TO DO: From the listing below, reproduce word for word the part that opens with the line containing "power by group" and closes with the line containing "Sequential cell | 25 | 500"; reproduce nothing else.

Start of Block

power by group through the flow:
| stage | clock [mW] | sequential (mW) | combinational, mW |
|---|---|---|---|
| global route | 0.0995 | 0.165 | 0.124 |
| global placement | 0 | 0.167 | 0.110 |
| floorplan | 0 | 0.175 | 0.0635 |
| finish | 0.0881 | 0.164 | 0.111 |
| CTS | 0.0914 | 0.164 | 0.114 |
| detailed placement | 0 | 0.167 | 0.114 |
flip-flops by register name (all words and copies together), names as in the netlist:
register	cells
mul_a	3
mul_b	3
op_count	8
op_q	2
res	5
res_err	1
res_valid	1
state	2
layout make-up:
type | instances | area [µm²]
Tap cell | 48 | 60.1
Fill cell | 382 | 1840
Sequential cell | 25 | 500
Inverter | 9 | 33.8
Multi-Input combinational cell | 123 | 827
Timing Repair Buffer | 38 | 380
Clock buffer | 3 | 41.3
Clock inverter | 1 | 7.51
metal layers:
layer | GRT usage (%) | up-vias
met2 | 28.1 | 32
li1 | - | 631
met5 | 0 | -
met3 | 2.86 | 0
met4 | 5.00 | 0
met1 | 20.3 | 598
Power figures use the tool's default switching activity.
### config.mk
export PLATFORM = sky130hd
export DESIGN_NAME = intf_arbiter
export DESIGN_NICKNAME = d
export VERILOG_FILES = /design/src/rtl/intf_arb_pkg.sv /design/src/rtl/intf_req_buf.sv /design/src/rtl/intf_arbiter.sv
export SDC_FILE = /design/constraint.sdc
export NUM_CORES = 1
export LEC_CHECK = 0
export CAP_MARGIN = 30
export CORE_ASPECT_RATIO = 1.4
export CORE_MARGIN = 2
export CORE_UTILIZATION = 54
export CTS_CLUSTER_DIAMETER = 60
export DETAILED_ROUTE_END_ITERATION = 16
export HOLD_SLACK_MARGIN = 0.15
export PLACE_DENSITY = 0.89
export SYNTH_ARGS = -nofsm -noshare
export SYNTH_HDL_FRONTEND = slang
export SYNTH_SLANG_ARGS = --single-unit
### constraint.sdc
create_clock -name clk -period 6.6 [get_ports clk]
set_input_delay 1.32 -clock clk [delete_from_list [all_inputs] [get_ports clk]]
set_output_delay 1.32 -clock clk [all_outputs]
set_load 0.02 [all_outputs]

End of Block
Start of Block

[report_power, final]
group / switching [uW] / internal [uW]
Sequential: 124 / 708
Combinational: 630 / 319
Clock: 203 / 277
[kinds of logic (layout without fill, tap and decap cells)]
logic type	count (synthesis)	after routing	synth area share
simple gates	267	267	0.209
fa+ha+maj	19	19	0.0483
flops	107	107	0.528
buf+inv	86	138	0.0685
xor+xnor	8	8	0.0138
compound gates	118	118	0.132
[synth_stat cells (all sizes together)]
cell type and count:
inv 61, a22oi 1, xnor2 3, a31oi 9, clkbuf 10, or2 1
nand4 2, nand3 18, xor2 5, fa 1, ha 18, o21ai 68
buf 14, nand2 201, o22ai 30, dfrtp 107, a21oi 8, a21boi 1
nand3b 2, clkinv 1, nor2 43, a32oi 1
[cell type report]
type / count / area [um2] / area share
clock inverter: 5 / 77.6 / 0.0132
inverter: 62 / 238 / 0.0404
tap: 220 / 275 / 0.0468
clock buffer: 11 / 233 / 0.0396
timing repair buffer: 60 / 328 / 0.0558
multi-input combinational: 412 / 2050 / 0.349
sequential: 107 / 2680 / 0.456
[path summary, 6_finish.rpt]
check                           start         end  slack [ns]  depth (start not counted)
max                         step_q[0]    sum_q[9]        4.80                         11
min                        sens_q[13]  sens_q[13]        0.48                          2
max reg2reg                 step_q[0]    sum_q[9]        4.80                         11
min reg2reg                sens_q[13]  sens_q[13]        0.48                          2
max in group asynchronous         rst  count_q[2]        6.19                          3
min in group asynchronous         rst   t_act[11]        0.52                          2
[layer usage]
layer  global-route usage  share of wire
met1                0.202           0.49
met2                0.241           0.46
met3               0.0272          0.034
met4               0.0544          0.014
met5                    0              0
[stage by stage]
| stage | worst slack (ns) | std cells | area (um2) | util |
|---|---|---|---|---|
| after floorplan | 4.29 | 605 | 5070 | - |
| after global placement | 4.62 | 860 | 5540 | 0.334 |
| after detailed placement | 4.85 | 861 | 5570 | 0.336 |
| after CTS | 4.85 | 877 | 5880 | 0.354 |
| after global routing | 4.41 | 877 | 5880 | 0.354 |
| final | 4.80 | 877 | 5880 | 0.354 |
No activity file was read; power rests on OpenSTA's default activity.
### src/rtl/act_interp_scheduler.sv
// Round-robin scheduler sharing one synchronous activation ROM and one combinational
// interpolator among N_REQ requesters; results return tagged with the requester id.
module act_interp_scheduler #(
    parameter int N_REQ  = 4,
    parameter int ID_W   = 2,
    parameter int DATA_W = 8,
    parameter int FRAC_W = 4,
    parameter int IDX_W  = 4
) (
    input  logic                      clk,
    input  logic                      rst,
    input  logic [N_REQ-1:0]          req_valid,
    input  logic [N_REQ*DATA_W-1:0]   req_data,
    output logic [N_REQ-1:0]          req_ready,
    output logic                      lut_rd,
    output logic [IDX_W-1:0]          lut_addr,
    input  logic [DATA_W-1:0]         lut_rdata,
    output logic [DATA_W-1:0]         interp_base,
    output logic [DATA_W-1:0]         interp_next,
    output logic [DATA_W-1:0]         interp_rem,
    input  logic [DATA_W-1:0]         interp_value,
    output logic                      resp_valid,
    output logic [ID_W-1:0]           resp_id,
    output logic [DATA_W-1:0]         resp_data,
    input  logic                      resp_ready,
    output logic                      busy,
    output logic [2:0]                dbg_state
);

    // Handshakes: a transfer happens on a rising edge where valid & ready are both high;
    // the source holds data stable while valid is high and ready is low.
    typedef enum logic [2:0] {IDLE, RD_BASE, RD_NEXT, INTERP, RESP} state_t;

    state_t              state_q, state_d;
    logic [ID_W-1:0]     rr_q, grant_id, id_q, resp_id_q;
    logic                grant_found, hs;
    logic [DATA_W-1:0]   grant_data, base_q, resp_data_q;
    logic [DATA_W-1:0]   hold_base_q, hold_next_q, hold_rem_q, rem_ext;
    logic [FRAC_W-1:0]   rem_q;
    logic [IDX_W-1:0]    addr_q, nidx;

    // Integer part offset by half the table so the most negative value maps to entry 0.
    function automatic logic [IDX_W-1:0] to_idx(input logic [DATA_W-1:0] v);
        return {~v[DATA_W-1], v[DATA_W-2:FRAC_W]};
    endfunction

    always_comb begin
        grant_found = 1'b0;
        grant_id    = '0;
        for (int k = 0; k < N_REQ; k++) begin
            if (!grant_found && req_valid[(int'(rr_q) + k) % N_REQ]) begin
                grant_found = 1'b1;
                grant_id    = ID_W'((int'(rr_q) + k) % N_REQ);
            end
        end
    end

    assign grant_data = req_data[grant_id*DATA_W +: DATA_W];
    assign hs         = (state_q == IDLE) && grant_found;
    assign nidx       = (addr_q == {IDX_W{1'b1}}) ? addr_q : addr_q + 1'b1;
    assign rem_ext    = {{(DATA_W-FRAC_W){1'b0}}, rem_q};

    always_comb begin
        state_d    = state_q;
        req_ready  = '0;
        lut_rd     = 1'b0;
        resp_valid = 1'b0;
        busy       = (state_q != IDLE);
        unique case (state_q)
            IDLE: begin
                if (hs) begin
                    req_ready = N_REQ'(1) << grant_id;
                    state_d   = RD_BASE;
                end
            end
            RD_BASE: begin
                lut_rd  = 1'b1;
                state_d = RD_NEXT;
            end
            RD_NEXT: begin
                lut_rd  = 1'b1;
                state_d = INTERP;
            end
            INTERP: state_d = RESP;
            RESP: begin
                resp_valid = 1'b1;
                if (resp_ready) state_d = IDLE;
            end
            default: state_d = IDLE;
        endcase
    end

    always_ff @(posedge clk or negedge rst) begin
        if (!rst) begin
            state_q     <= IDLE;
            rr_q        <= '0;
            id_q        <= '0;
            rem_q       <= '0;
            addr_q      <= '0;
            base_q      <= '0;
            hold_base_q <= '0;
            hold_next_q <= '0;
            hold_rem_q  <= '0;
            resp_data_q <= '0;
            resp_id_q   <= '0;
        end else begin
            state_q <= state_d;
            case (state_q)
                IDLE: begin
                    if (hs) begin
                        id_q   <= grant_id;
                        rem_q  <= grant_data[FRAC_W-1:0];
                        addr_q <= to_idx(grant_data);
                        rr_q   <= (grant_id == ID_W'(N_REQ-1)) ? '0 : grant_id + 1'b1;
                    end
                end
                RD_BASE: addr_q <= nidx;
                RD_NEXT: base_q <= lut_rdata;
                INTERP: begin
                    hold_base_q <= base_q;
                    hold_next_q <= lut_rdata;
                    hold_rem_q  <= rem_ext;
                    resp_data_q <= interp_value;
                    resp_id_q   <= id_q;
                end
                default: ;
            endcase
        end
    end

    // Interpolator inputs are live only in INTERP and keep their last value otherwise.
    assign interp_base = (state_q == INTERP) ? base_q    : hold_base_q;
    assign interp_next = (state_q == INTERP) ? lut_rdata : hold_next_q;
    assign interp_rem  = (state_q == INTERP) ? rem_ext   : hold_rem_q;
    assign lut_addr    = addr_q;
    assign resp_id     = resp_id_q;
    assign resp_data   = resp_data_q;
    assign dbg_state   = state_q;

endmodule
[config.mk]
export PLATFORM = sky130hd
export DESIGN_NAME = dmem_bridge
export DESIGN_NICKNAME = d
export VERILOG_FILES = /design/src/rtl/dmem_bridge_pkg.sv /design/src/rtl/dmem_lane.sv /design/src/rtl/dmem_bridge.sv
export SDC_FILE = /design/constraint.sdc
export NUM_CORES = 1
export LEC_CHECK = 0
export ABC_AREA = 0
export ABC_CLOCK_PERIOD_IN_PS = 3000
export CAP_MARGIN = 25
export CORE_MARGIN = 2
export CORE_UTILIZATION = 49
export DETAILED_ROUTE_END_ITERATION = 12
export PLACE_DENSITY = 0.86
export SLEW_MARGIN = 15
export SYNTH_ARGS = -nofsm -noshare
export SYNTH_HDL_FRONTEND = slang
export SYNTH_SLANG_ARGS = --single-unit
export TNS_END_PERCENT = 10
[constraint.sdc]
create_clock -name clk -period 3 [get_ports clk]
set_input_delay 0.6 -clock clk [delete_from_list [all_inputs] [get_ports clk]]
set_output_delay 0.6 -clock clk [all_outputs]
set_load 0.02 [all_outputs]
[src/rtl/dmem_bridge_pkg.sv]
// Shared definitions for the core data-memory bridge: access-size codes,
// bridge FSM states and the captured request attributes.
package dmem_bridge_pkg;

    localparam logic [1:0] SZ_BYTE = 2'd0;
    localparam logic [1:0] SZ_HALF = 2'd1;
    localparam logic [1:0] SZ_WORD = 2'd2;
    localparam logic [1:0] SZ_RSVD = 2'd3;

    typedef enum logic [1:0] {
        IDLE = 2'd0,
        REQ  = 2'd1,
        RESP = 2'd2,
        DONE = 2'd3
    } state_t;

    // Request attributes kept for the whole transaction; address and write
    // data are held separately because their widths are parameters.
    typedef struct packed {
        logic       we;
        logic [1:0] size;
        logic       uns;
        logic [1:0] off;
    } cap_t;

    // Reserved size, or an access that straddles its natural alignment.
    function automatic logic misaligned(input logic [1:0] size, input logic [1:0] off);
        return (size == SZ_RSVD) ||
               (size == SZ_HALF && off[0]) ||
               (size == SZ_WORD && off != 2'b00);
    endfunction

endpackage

End of Block

EXERCISE OUTPUT:
power by group through the flow:
| stage | clock [mW] | sequential (mW) | combinational, mW |
|---|---|---|---|
| global route | 0.0995 | 0.165 | 0.124 |
| global placement | 0 | 0.167 | 0.110 |
| floorplan | 0 | 0.175 | 0.0635 |
| finish | 0.0881 | 0.164 | 0.111 |
| CTS | 0.0914 | 0.164 | 0.114 |
| detailed placement | 0 | 0.167 | 0.114 |
flip-flops by register name (all words and copies together), names as in the netlist:
register	cells
mul_a	3
mul_b	3
op_count	8
op_q	2
res	5
res_err	1
res_valid	1
state	2
layout make-up:
type | instances | area [µm²]
Tap cell | 48 | 60.1
Fill cell | 382 | 1840
Sequential cell | 25 | 500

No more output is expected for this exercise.